Timbers defeat Stars, Oregonian, 8.17.75

The excitement was already palpable the day before the match, as dozens of Portland Timbers fans camped outside Civic Stadium – one even slept beneath a plastic tarp to keep off the August rain – lined up for a chance to score some general admission tickets.


The Timbers, in their very first season as a franchise in the North American Soccer League, had advanced to the NASL playoff semifinals. All that stood between them and a trip to the final in San Jose were John Sewell's St. Louis Stars.


Vic Crowe's boys had a secret weapon though: a 33,503-strong crowd of fanatics who, after the Timbers' dramatic golden goal playoff victory over rival Seattle Sounders, was just itching for a party. 


The team had captured lightning in a bottle. 


“...the City of Roses, long suffering metropolis of so many wilting sports teams, is Number One. Or at least one step closer to such,” wrote The Oregonian reporter Bob McEwen.


“After 59 fruitless years in the vineyards, Portland has found a winner. Businessmen, blue collar workers, street children, students, professional women, housewives, house husbands, kids and winos have become hooked junkies, soccer freaks.”


Those same soccer freaks created an intimidating atmosphere at old Civic Stadium, stomping their feet on the old metal bleachers and cheering their voices hoarse every time the Timbers advanced the ball towards goal. 

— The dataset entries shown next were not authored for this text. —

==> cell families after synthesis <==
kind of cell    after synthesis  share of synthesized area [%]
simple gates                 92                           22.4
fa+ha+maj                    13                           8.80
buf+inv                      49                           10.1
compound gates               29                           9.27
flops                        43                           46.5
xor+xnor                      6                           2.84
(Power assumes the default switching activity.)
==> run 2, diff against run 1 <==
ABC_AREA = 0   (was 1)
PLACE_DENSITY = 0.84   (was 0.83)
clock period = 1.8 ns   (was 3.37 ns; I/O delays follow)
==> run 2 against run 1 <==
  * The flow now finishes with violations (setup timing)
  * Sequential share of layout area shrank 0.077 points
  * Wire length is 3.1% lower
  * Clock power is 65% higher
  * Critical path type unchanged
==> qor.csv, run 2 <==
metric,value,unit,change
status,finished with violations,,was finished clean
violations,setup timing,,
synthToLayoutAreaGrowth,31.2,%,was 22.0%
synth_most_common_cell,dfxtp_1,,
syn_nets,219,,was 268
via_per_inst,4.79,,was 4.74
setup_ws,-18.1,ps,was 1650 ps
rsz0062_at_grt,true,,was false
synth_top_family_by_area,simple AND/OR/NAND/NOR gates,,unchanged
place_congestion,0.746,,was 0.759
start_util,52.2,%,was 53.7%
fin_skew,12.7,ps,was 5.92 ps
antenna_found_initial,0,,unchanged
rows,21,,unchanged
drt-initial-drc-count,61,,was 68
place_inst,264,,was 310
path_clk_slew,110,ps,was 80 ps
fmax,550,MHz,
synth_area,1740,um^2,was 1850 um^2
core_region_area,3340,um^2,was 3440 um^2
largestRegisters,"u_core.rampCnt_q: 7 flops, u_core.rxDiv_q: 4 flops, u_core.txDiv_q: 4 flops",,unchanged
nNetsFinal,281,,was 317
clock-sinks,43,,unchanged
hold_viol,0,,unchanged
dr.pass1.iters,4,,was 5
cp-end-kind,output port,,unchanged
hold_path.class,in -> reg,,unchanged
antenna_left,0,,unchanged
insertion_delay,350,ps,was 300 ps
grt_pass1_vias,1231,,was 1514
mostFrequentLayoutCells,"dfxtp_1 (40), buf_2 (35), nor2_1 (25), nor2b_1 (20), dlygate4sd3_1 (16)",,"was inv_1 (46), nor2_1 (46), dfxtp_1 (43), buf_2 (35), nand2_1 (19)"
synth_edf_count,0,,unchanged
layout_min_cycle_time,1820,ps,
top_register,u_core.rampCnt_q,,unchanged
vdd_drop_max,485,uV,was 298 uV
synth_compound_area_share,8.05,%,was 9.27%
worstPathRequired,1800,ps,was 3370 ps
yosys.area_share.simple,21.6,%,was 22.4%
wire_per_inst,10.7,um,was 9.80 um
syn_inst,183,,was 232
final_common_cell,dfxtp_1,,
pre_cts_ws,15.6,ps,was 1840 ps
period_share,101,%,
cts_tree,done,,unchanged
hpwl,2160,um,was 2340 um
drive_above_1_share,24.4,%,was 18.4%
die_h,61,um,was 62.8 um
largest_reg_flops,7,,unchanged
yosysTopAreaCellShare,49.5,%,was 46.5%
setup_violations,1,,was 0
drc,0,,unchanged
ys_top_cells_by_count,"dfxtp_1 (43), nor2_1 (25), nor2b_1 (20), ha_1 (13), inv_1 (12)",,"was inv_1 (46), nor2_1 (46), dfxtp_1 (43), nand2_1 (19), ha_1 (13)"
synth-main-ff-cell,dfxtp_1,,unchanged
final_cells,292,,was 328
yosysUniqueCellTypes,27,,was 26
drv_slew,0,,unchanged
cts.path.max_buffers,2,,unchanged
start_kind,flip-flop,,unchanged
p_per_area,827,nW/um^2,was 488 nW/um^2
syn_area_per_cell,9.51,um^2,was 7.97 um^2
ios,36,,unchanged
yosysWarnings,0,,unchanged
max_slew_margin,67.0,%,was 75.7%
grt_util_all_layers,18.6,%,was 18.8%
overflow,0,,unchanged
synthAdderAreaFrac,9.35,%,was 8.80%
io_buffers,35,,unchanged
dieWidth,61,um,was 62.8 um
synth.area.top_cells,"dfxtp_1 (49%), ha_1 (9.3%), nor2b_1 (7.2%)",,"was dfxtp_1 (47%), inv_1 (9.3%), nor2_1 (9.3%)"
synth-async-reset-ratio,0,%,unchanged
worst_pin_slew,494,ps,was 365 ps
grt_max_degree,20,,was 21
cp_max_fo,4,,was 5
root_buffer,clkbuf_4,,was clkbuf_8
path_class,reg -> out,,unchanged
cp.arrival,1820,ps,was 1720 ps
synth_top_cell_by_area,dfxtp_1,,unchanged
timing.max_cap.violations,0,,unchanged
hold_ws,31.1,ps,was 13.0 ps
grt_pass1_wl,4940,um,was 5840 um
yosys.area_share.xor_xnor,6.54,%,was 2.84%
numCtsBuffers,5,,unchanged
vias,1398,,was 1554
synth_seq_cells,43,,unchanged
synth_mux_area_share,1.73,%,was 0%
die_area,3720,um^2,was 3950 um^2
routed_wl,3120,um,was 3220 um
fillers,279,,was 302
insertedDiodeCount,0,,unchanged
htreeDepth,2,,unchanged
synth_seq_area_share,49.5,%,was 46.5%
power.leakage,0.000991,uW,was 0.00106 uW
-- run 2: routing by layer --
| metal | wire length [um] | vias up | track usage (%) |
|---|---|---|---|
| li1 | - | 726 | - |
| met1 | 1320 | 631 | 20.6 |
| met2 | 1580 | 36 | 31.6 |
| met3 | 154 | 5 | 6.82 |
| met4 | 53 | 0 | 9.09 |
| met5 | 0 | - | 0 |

While there was no question that the raucous home atmosphere set the Timbers players more on edge –  “Everyone tends to be a little tense in a playoff game,” veteran Welsh midfielder Brian Godfrey reflected after the match – team-leading goalscorer Peter Withe literally rose to the occasion, heading a tipped Graham Day header past Stars keeper Peter Bonetti in the 56th minute. 


It proved the game-winner.


“It's bloody great. Bloody great,” Day said of the goal – and the victory – after the match. “In theory, that's how it ought to be. A perfect goal.” 


A perfect goal and a perfect game for the Timbers defense. Day had his way with whatever player the Stars threw at him, including 6'4”, 207-pound substitute John Carenza.


“I really don't think he plays that well – he's just big,” Day said of Carenza after the match.


And Timbers goalkeeper Graham Brown got into the spirit of things as well, making several huge stops in the game's opening minutes before shutting down a number of dangerous late attacks. Brown never hesitated to come off his line, whether to clear the ball out of danger with his feet or swipe the ball off the foot of a Stars attacker.


When the referee blew his whistle after 90 minutes, the massive crowd – the largest playoff crowd in NASL history up to that point – rose to its feet in applause and delight. Finally, finally a Portland team was heading to a championship. 


Today's soccer freaks, like their predecessors in '75, must surely be dreaming of a championship to call their own. Sunday's MLS Cup Final appearance against Columbus Crew SC marks the Timbers' first championship appearance since the 1975 Soccer Bowl. 


As The Oregonian's McEwen wrote back in '75: “From rooftop to rooftop, the shouts and cries of 33,503 Portland Timbers fanatics saluted the latest installment of the continuing saga of Soccer City, USA.”


On Sunday, 40 years after that inaugural Timbers team defeated the Stars en route to the 1975 Soccer Bowl, that saga continues.